Hear, hear! I think this problem is also beautifully put by the Knuth in Surreal Numbers. Results are boiled down to the smallest possible representation, without giving a historical/pedagogical overview, or even the slightest hint about how the author himself also struggled with the material.

This also boils down to what you understand the word "elementary" to mean. It is definitely not synonymous to "simple", rather as Feynman put it, "only requiring an infinite intelligence to understand".

JackFr · on Oct 1, 2020

I recall realizing as an undergraduate math major, the simpler the title of the book the more impossibly dense the material would be.

If your textbook was "Advanced X for Scientists and Engineers", easy-peasy. But if the textbook was "Introductory X" you were in for it.

francasso · on Oct 1, 2020

I think it depends on the target audience. If it's math grad students that have had a first course of DG and probability and statistics, then it's elementary. I think the statement that it's self contained is practically incorrect, it's hard to believe that someone that doesn't already understand manifolds and connections can get a good enough intro to tackle IG from the overview in those notes.

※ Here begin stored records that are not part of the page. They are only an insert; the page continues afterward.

## src/core/rst_seq_consts.svh

```systemverilog
/*
  Timing counts, counter and cause widths, and reset-cause bit positions for the reset sequencer.
  Assumes it is included by its bare name from files under core/ and tb/.
*/
`ifndef RST_SEQ_CONSTS_SVH
`define RST_SEQ_CONSTS_SVH
`define SELF_CLK_MHZ      100
`define DRIVE_LOW_CYCLES  34
`define SAMPLE_WAIT_CYCLES 38
`define CNT_W             6
`define CAUSE_W           4
`define CAUSE_POR         0
`define CAUSE_PIN         1
`define CAUSE_LVD         2
`define CAUSE_WDOG        3
`define BIT_CYCLES        16
`endif

```

## src/core/rst_seq_pkg.sv

```systemverilog
/*
  Types shared by the reset sequencer modules.
  Assumes the constants header is compiled alongside.
*/
package rst_seq_pkg;
  typedef enum logic [2:0] {
    ST_POR     = 3'b000,
    ST_DRIVE   = 3'b001,
    ST_WAIT    = 3'b011,
    ST_RUN     = 3'b010
  } seq_state_t;
endpackage

```

## src/core/sync_if.sv

```systemverilog
/*
  Interface carrying raw pin levels into the synchroniser and clean levels out.
  Assumes one clock domain.
*/
`timescale 1ns/1ps
`default_nettype none
interface sync_if;
  logic raw_rst_pin;
  logic raw_mode_pin;
  logic sync_rst_pin;
  logic sync_mode_pin;
  modport src (output raw_rst_pin, output raw_mode_pin, input sync_rst_pin, input sync_mode_pin);
  modport snk (input raw_rst_pin, input raw_mode_pin, output sync_rst_pin, output sync_mode_pin);
endinterface
`default_nettype wire

```

## src/core/pin_sync.sv

```systemverilog
/*
  Two-stage synchroniser for the reset pin and the debug/mode pin.
  Assumes core_clk is the self-clock.
*/
`timescale 1ns/1ps
`default_nettype none
module pin_sync (
  input wire logic core_clk,  // Self-clock
  input wire logic rst_n,     // Synchronous reset, active low
  sync_if.snk      sif        // Raw in, clean out
);
  logic [1:0] s1_reg, s1_next;
  logic [1:0] s2_reg, s2_next;

  // Stage one feeds only stage two
  always_comb begin
    s1_next = {sif.raw_mode_pin, sif.raw_rst_pin};
    s2_next = s1_reg;
  end

  // Pullups make idle high the safe reset value
  always_ff @(posedge core_clk) begin
    if (!rst_n) begin
      s1_reg <= 2'h3;
      s2_reg <= 2'h3;
    end else begin
      s1_reg <= s1_next;
      s2_reg <= s2_next;
    end
  end

  assign sif.sync_rst_pin  = s2_reg[0];
  assign sif.sync_mode_pin = s2_reg[1];
endmodule
`default_nettype wire

```

## src/core/reset_pin_and_mode_select.sv

```systemverilog
/*
  Reset pin sequencer, reset cause capture and mode select at reset release.
  Assumes core_clk is the internal self-clock; the two pin inputs are synchronised here, all other inputs are synchronous.
*/
`timescale 1ns/1ps
`default_nettype none
`include "rst_seq_consts.svh"
module reset_pin_and_mode_select
  import rst_seq_pkg::*;
(
  input  wire logic                core_clk,       // Self-clock, 100 MHz
  input  wire logic                rst_n,          // Power-on reset, active low
  input  wire logic                lvd_req,        // Low-voltage reset request
  input  wire logic                wdog_req,       // Watchdog reset request
  input  wire logic                reset_pin_in,   // Reset pin level
  output logic                     reset_pin_out,  // Reset pin drive value
  output logic                     reset_pin_oe_n, // Reset pin enable, low drives
  input  wire logic                debug_mode_pin_in, // Debug/mode pin level
  input  wire logic                port_bit_sel,   // Pin used as port bit
  input  wire logic                port_bit_val,   // Port bit output value
  input  wire logic                dbg_drive,      // Debug controller drives pin
  input  wire logic                dbg_val,        // Debug controller drive value
  output logic                     debug_mode_pin_out,  // Debug pin drive value
  output logic                     debug_mode_pin_oe_n, // Debug pin enable, low drives
  input  wire logic                stop_self_clk_sel,   // Software picks self-clock for stop
  output logic                     stop_clk_self,  // Stop recovery uses self-clock
  input  wire logic                irq_enable_set, // Software enables interrupt pin
  output logic                     irq_pin_enabled, // Interrupt input enabled
  output logic                     in_reset,       // Core held in reset
  output logic                     bkgd_mode,      // Active background mode
  output logic                     sample_mismatch, // Internal cause but pin read low
  output logic [`CAUSE_W-1:0]      reset_cause_register // Reset cause bits
);
  // Both pin inputs go through the synchroniser before any decision is taken
  sync_if sif();
  pin_sync u_sync (
    .core_clk (core_clk),
    .rst_n    (rst_n),
    .sif      (sif)
  );
  assign sif.raw_rst_pin  = reset_pin_in;
  assign sif.raw_mode_pin = debug_mode_pin_in;

  seq_state_t                st_reg, st_next;
  logic [`CNT_W-1:0]         cnt_reg, cnt_next;
  logic [`CAUSE_W-1:0]       cause_reg, cause_next;
  logic                      internal_reg, internal_next;
  logic                      drv_reg, drv_next;
  logic                      inrst_reg, inrst_next;
  logic                      bkgd_reg, bkgd_next;
  logic                      mism_reg, mism_next;
  logic                      irq_en_reg, irq_en_next;
  logic                      stopsel_reg, stopsel_next;
  logic                      dout_reg, dout_next;
  logic                      doe_n_reg, doe_n_next;

  // Counter end test, shared by the drive and the wait phase
  function automatic logic cnt_at_end(
    input logic [`CNT_W-1:0] cnt,   // Running count
    input logic [`CNT_W-1:0] last   // Last count of the phase
  );
    cnt_at_end = (cnt == last);
  endfunction

  // Cause vector of a new reset; with no internal request the pin did it
  function automatic logic [`CAUSE_W-1:0] cause_decode(
    input logic lvd,   // Low-voltage request
    input logic wdog   // Watchdog request
  );
    cause_decode              = '0;
    cause_decode[`CAUSE_LVD]  = lvd;
    cause_decode[`CAUSE_WDOG] = wdog;
    cause_decode[`CAUSE_PIN]  = ~(lvd | wdog);
  endfunction

  // Sequencer, cause capture and mode latch
  always_comb begin
    st_next       = st_reg;
    cnt_next      = cnt_reg;
    cause_next    = cause_reg;
    internal_next = internal_reg;
    drv_next      = drv_reg;
    inrst_next    = inrst_reg;
    bkgd_next     = bkgd_reg;
    mism_next     = mism_reg;
    // Software cannot run in reset, so an enable seen there is ignored
    irq_en_next   = irq_en_reg | (irq_enable_set & ~inrst_reg);
    stopsel_next  = stop_self_clk_sel;
    case (st_reg)
      ST_POR: begin
        st_next    = ST_DRIVE;
        cnt_next   = '0;
        drv_next   = 1'b1;
        inrst_next = 1'b1;
      end
      ST_DRIVE: begin
        if (cnt_at_end(cnt_reg, `CNT_W'(`DRIVE_LOW_CYCLES - 1))) begin
          st_next  = ST_WAIT;
          cnt_next = '0;
          drv_next = 1'b0;
        end else begin
          cnt_next = cnt_reg + `CNT_W'(1);
        end
      end
      ST_WAIT: begin
        // A low sample repeats the whole wait; an outside hold keeps the core in reset
        if (cnt_at_end(cnt_reg, `CNT_W'(`SAMPLE_WAIT_CYCLES - 1))) begin
          cnt_next = '0;
          if (sif.sync_rst_pin) begin
            st_next    = ST_RUN;
            inrst_next = 1'b0;
            bkgd_next  = ~sif.sync_mode_pin;
          end else if (internal_reg) begin
            mism_next  = 1'b1;
          end else begin
            cause_next = cause_reg | cause_decode(1'b0, 1'b0);
          end
        end else begin
          cnt_next = cnt_reg + `CNT_W'(1);
        end
      end
      ST_RUN: begin
        // Requests are taken only while running; during a sequence they are dropped
        if (lvd_req || wdog_req || !sif.sync_rst_pin) begin
          st_next       = ST_DRIVE;
          cnt_next      = '0;
          drv_next      = 1'b1;
          inrst_next    = 1'b1;
          mism_next     = 1'b0;
          irq_en_next   = 1'b0;
          internal_next = lvd_req | wdog_req;
          // New reset replaces the previous cause record
          cause_next    = cause_decode(lvd_req, wdog_req);
        end
      end
      default: begin
        st_next = ST_POR;
      end
    endcase
  end

  // Debug pin drive; released in reset so the host's mode level can be read
  always_comb begin
    // Port bit mode forbids input use; debug role only after reset
    if (inrst_reg) begin
      dout_next  = 1'b1;
      doe_n_next = 1'b1;
    end else if (port_bit_sel) begin
      dout_next  = port_bit_val;
      doe_n_next = 1'b0;
    end else begin
      dout_next  = dbg_val;
      doe_n_next = ~dbg_drive;
    end
  end

  // Pin drive registers; the pull-up level is the safe reset value
  always_ff @(posedge core_clk) begin
    if (!rst_n) begin
      dout_reg  <= 1'b1;
      doe_n_reg <= 1'b1;
    end else begin
      dout_reg  <= dout_next;
      doe_n_reg <= doe_n_next;
    end
  end

  // Registers; power-on cause set at reset, self-clock runs throughout
  always_ff @(posedge core_clk) begin
    if (!rst_n) begin
      st_reg       <= ST_POR;
      cnt_reg      <= '0;
      cause_reg    <= `CAUSE_W'(1) << `CAUSE_POR;
      internal_reg <= 1'b1;
      drv_reg      <= 1'b1;
      inrst_reg    <= 1'b1;
      bkgd_reg     <= 1'b0;
      mism_reg     <= 1'b0;
      irq_en_reg   <= 1'b0;
      stopsel_reg  <= 1'b0;
    end else begin
      st_reg       <= st_next;
      cnt_reg      <= cnt_next;
      cause_reg    <= cause_next;
      internal_reg <= internal_next;
      drv_reg      <= drv_next;
      inrst_reg    <= inrst_next;
      bkgd_reg     <= bkgd_next;
      mism_reg     <= mism_next;
      irq_en_reg   <= irq_en_next;
      stopsel_reg  <= stopsel_next;
    end
  end

  // Reset pin only ever pulls low
  assign reset_pin_out        = 1'b0;
  assign reset_pin_oe_n       = ~drv_reg;
  assign debug_mode_pin_out   = dout_reg;
  assign debug_mode_pin_oe_n  = doe_n_reg;
  assign stop_clk_self        = stopsel_reg;
  assign irq_pin_enabled      = irq_en_reg;
  assign in_reset             = inrst_reg;
  assign bkgd_mode            = bkgd_reg;
  assign sample_mismatch      = mism_reg;
  assign reset_cause_register = cause_reg;
endmodule
`default_nettype wire

```

## config.mk

```make
export PLATFORM = sky130hd
export DESIGN_NAME = reset_pin_and_mode_select
export DESIGN_NICKNAME = d
export VERILOG_FILES = /design/src/core/rst_seq_pkg.sv /design/src/core/sync_if.sv /design/src/core/pin_sync.sv /design/src/core/reset_pin_and_mode_select.sv
export VERILOG_INCLUDE_DIRS = /design/src /design/src/core
export SDC_FILE = /design/constraint.sdc
export NUM_CORES = 1
export LEC_CHECK = 0
export ABC_CLOCK_PERIOD_IN_PS = 2200
export BUFFER_PORTS_ARGS = -buffer_cell sky130_fd_sc_hd__buf_2
export CORE_MARGIN = 2
export CORE_UTILIZATION = 55
export CTS_CLUSTER_DIAMETER = 40
export DETAILED_ROUTE_END_ITERATION = 6
export GPL_ROUTABILITY_DRIVEN = 0
export PLACE_DENSITY = 0.81
export SLEW_MARGIN = 20
export SYNTH_ARGS = -nofsm -noshare
export SYNTH_HDL_FRONTEND = slang
export SYNTH_SLANG_ARGS = --single-unit
```

## constraint.sdc

```tcl
create_clock -name core_clk -period 2.2 [get_ports core_clk]
set_clock_uncertainty 0.05 [all_clocks]
set_input_delay 0.22 -clock core_clk [delete_from_list [all_inputs] [get_ports core_clk]]
set_output_delay 0.22 -clock core_clk [all_outputs]
set_load 0.02 [all_outputs]
```

==> run metrics, run 1 <==
I/O Pins 25; count leader, synth dfxtp_1; Post-synth EDFFs 0; Core Box Area 1780 µm²; Tmin final 1.76 ns; Final setup violation count 0; worst hold slack 0.0168 ns; total power 0.724 mW; CTS H-tree lvls 1; Synth area leader dfxtp_1; Seq pwr share 64.5%; total CTS buffers 3; Distinct cells, synth 35; Min-Delay Path Class input port to flop; Syn-to-layout area delta 13.7%; Worst setup SP type flop; Sink Count 25; share of power burned in the clock network 28.8%; Crit. End Element flop; Antenna diodes 0; Final ANT Viol Nets 0; total grt overflow 0; Clock Path Buffers 2; # rows 15; number of flip-flops under the largest register name 6; unrepaired setup endpoints after global routing false; register bit total from synthesis 25; final count of pins violating max slew 0; critical path data arrival time 1.94 ns; Final Cycle Share 80.0%; Synth async-reset ratio 0%; Die X 48.2 µm; Post-synth top cells dfxtp_1, o21ai_0, a21oi_1, nand2_1; post-synthesis sequential area ratio 46.6%; antenna violations before repair 0; Clk Latency, worst-skew pair 0.33 ns; switching share of power 24.2%; DR vias/cell 5.81; Comb pwr share 6.7%; kind of critical path flop to flop; clock slew at reported path FFs 0.13 ns; Final Hold Violating Endpoints 0; Syn Inst Count 121; Setup WS post-layout 0.440 ns; 1st-iter DRT viols 29; Die ar. 2320 µm²; Syn. warnings 0; cts hold-fix bufs 0; HPWL after DPL 1.60 mm; vias 971; # fillers 144; VDD IR-drop max 0.000476 V; DRC viols 0; gr usage total 22.0%; Synth area leaders dfxtp_1, o21ai_0, nand2b_1; vias in the first global route 827; max_cap viols 0; Root Buffer clkbuf_4; syn_nets 135; largest net degree at the start of global routing 16; setup bufs post-CTS 0; wire length of the first global-routing pass 3.48 mm; Setup WS pre-CTS 0.478 ns; Synth Flop Type dfxtp_1; Worst EP required 2.38 ns; P_leak 0.506 nW; Internal 0.549 mW; switching power total 0.175 mW; Post-layout nets 157; WL final 2.21 mm; IO Port Bufs 23; drt first pass iters 4; Initial Utilization 60.3%; per-cell routed wire length 13.2 µm; status finished, final reports clean; power per cell area 592 nW/µm²; layout cells sized above 1 21.8%; Fin Setup TNS 0 ns; Die Y 48.2 µm; Avg Cell Area, Syn 8.88 µm²; Synth top area share 46.6%; CTS tree yes; post-CTS resize count 0; Max FO, Critical Path 9; fmax 0.568 GHz; mapped cell area 1070 µm²
## critical path, stage by stage (launching register included)
cell and delay, ns:
dfxtp_1 0.42, ha_1 0.17, nand4bb_1 0.31, or3_1 0.43, o32a_1 0.29
## routing by layer
layer | vias to the layer above | global-route usage (%) | wire length, µm
met5 | - | 0 | 0
met4 | 0 | 11.9 | 52
met3 | 7 | 4.44 | 159
met2 | 46 | 36.6 | 1060
met1 | 446 | 26.4 | 937
li1 | 472 | - | -
## metrics by stage
step / cells / instance area, µm² / utilization (%)
2_1_floorplan: 121 / 1070 / -
3_3_place_gp: 163 / 1190 / 67.0
3_5_place_dp: 163 / 1190 / 67.0
4_1_cts: 167 / 1220 / 68.6
5_1_grt: 167 / 1220 / 68.6
6_report: 167 / 1220 / 68.6
## cell type report
type                            instances  area [µm²]  area share (%)
Clock buffer                            3        22.5            1.84
Clock inverter                          1        5.00           0.409
Multi-Input combinational cell         80         503            41.1
Tap cell                               25        31.3            2.56
Sequential cell                        25         500            40.9
Inverter                                8        30.0            2.46
Timing Repair Buffer                   25         130            10.6
## path summary, 6_finish.rpt
check        cells past startpoint             start  slack (ns)               end
max                              4        cnt_reg[0]        0.44           drv_reg
min                              2      reset_pin_in        0.02  u_sync.s1_reg[0]
max reg2reg                      4        cnt_reg[0]        0.44           drv_reg
min reg2reg                      1  u_sync.s1_reg[0]        0.38  u_sync.s2_reg[0]
## layout by cell type (no fill, tap or decap), drive strengths merged, types with 2 or more instances in the layout
cell	synthesis	final
nor3b	2	2
o211ai	3	3
or3	2	2
o32a	2	2
o22ai	3	3
nand2b	7	7
dfxtp	25	25
xor2	2	2
a21oi	8	8
nor2	3	3
nand4	5	5
clkinv	1	2
o21ai	13	13
ha	2	2
nand2	8	8
inv	7	7
nand3	5	5
clkbuf	1	3
and2	2	2
buf	7	25
## power groups by stage
stage	sequential, mW	clock, mW	combinational [mW]
6_report	0.467	0.208	0.0485
4_1_cts	0.467	0.215	0.0483
2_1_floorplan	0.475	0	0.0311
3_5_place_dp	0.477	0	0.0479
5_1_grt	0.469	0.226	0.0543
3_3_place_gp	0.477	0	0.0460
## cells by family after synthesis
family          after synthesis  share of synthesized area [%]
buf+inv                      16                           6.64
compound gates               34                           19.4
flops                        25                           46.6
mux                           1                          0.931
other cells                   1                          0.349
fa+ha+maj                     2                           2.33
simple gates                 40                           22.1
xor+xnor                      2                           1.63
No activity file was read; power rests on OpenSTA's default activity.
==> run 2, diff against run 1 <==
ABC_AREA = 1   (was unset)
ABC_CLOCK_PERIOD_IN_PS = 1550   (was 2200)
CORE_UTILIZATION = 47   (was 55)
PLACE_DENSITY = 0.73   (was 0.81)
clock period = 1.55 ns   (was 2.2 ns; I/O delays follow)
==> run 2 against run 1 <==
Against the previous run: sequential share of layout area fell by 4.8 points; non-clock buffer count grew 5; critical endpoint is now cnt_reg[1]; count of clock-buffer cells in the layout unchanged; largest cell class unchanged; hold slack gained 0.0076 ns; critical path depth rose by 7; sequential power up 52%; first-iteration DRC count decreased by 48%; cell count increased by 18%.
==> run metrics, run 2 <==
Post-DP Area 1280 µm² (+7.4%); status finished, final reports clean; Worst path depth 11 (+7); largest net degree at the start of global routing 16 (unchanged); Final Hold Violating Endpoints 0 (unchanged); delay of the slowest critical-path stage 0.42 ns (about the same); CTS tree yes; Fin Setup TNS 0 ns (unchanged); 1st-iter DRT viols 15 (-48%); Min-Delay Path Class input port to flop; wire length of the first global-routing pass 3.39 mm (-2.8%); DP Cell Count 186 (+14%); worst-path cell chain inv_1 > ha_1 > nand2_2 > clkinv_1 > nand3_4 > nand2_4 > nand2_4 > nand2_2 > o21ai_2 > nand2_1 > inv_1; post-route design area 1380 µm² (+13%); IO Port Bufs 23 (unchanged); Post-layout nets 184 (+17%); Avg Cell Area, Syn 8.37 µm² (-5.8%); Clk Latency, worst-skew pair 0.32 ns (about the same); Final ANT Viol Nets 0 (unchanged); layout cells sized above 1 32.5% (+11 points); Max FO, Critical Path 5 (-4); Final setup violation count 0 (unchanged); setup bufs post-CTS 0 (unchanged); critical path data arrival time 1.65 ns (-0.29 ns); Syn. warnings 0 (unchanged); Post-synth EDFFs 0 (unchanged); vias in the first global route 841 (+1.7%); vias 960 (-1.1%); post-synthesis sequential area ratio 43.7% (-2.9 points); delay-heaviest family, CP simple AND/OR/NAND/NOR gates; Bufs and invs on worst path 3 (+3); # fillers 207 (+44%); commonest non-fill, non-tap cell in the layout dfxtp_1; VDD IR-drop max 0.000695 V (+46%); Final Cycle Share 91.6% (+12 points); drt first pass iters 4 (unchanged); Core Box Area 2250 µm² (+26%); # rows 17 (+2); DR vias/cell 4.87 (-16%); Die ar. 2850 µm² (+23%); Synth area leader dfxtp_1; DRC viols 0 (unchanged); I/O Pins 25 (unchanged); Post-synth top cells dfxtp_1, nand2_1, nor2_1; gr usage total 16.4% (-5.5 points); unrepaired setup endpoints after global routing false; slowest library cell on the worst path dfxtp_1; P_leak 0.663 nW (+31%); count leader, synth dfxtp_1; Worst setup SP type flop; Synth area leaders dfxtp_1, nand2_1, nand2_4; Worst EP required 1.78 ns (-0.60 ns); syn_nets 151 (+12%); Die Y 53.4 µm (+11%); power per cell area 895 nW/µm² (+51%); clock slew at reported path FFs 0.14 ns (about the same); CTS H-tree lvls 1 (unchanged); Syn-to-layout area delta 20.7%; fmax 0.704 GHz (+24%); worst hold slack 0.0244 ns (+0.00763 ns); kind of critical path flop to flop; Tmin final 1.42 ns (-0.340 ns); max_cap viols 0 (unchanged); Syn Inst Count 137 (+13%); Final Non-Filler Cells 197 (+18%); Reg2Reg Depth 11 (+7); Die X 53.4 µm (+11%); total power 1.24 mW (+71%); per-cell routed wire length 10.6 µm (-19%); WL final 2.10 mm (-5.0%); Antenna diodes 0 (unchanged); commonest non-fill, non-tap cells in the layout dfxtp_1, nand2_1, buf_2, nor2_1, inv_1; Root Buffer clkbuf_4; Clock Path Buffers 2 (unchanged); Initial Utilization 50.8% (-9.4 points); number of flip-flops under the largest register name 6 (unchanged); register bit total from synthesis 25 (unchanged); mapped cell area 1150 µm² (+6.6%); HPWL after DPL 1.56 mm (-2.2%); final count of pins violating max slew 0 (unchanged); antenna violations before repair 0 (unchanged); Crit. End Element flop; total grt overflow 0 (unchanged); Distinct cells, synth 36 (+2.9%); Synth top area share 43.7% (-2.9 points); Sink Count 25 (unchanged); Hold Path Depth 2 (unchanged); total CTS buffers 3 (unchanged); Synth async-reset ratio 0% (unchanged); Synth Flop Type dfxtp_1
## run 2: changes by cell type in the layout (fill, tap and decap cells not counted), sizes merged, moves of 3 or more
cell,previous run,this run
nand2,8,32
o22ai,3,0
or2,0,4
nand2b,7,0
inv,7,16
nand4,5,1
o21ai,13,7
nor2,3,18
dlygate4sd3,0,7
## run 2: final timing paths
| path | from | end | slack, ns |
|---|---|---|---|
| setup / recovery | cnt_reg[1] | cnt_reg[1] | 0.13 |
| hold / removal | rst_n | reset_cause_register[0] | 0.02 |
| setup reg to reg | cnt_reg[1] | cnt_reg[1] | 0.13 |
| hold reg to reg | u_sync.s1_reg[0] | u_sync.s2_reg[0] | 0.38 |
## run 2: per-layer routing
layer	track usage (%)	up-vias	wire, µm
li1	-	499	-
met1	19.6	435	939
met2	28.4	22	1040
met3	2.54	4	92
met4	7.69	0	25
met5	0	-	0
## run 2: worst reg2reg max path, stage by stage (launching register included)
cell	delay, ns
dfxtp_1	0.42
inv_1	0.09
ha_1	0.21
nand2_2	0.07
clkinv_1	0.09
nand3_4	0.11
nand2_4	0.07
nand2_4	0.08
nand2_2	0.05
o21ai_2	0.04
nand2_1	0.06
inv_1	0.05
## run 2: cell families (layout without fill, tap and decap cells)
kind of cell	count (synthesis)	count (layout)	synth area share, %
AND/OR/NAND/NOR	64	64	32.5
flip-flops	25	25	43.7
AO/OA/AOI/OAI	23	23	13.0
buffers and inverters	21	53	7.53
adder cells (fa/ha/maj)	2	2	2.18
other	1	1	0.327
XOR/XNOR	1	1	0.764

Addendum: What I mean is that you can get much more abstract and take many more things for granted than it's done here. It's like reading an elementary introduction to the geometry of schemes, even if it's elementary there is a bunch of stuff that has to be assumed as known, even if the explanation of schemes per se is elementary

lambdaphagy · on Oct 1, 2020

I think elementary is supposed to mean "self-contained" or "using the basic methods appropriate to the field", not necessarily "easy".

frob · on Oct 1, 2020

"[T]he founder of modern information geometry, defined information geometry in the preface of his latest textbook [2] as follows: 'Information geometry is a method of exploring the world of information by means of modern geometry.' In short, information geometry geometrically investigates information sciences."

Holy circular definitions, Batman!

eternalban · on Oct 1, 2020

It's not actually circular. Think of the analog example of "exploring time-space of physical reality (physics)" by the means of modern mathematics:

https://en.wikipedia.org/wiki/Lorentz_transformation

So the general idea (haven't read OP yet) would be to map problems in information theory to geometric constructs, and use the machinery of modern geometry to explore that domain.

This is for example using algebraic topology to applications in concurrent processing:

https://www.springer.com/us/book/9783319153971

frob · on Oct 1, 2020

The difference between what you gave and what they did is you used different words in the definition from the description. They literally just use the same words in the name as in the definition. Their statement in your terms would be more like, "Mathematical Physics is a method of exploring the world of physics by means of modern mathematics," which is a useless statement.

By no means am I saying this field is worthless or a scam, I'm just saying those definitions are completely useless and circular.

fithisux · on Oct 12, 2020

A very interesting result is Cencov's theorem.

Just for the heck of it do you know if anyone has investigated IG and General Relativity? Can you share refs?

mjfl · on Oct 1, 2020

seems buzzwordy

whymauri · on Oct 1, 2020

Uh, how?

onecommentman · on Oct 1, 2020

Probably the poster defines a word as a buzzword if you don’t know why the underlying concept the word represents is of importance or relevance. And there is a lot of jargon and abstraction here. Without a “basic mathematical sophistication” = Bachelors in Pure Math, it would sound like abstract babble. Even with a Basic Mathematical Sophistication (BMS, I’m claiming the acronym), it’s pretty far out there. Fair enough.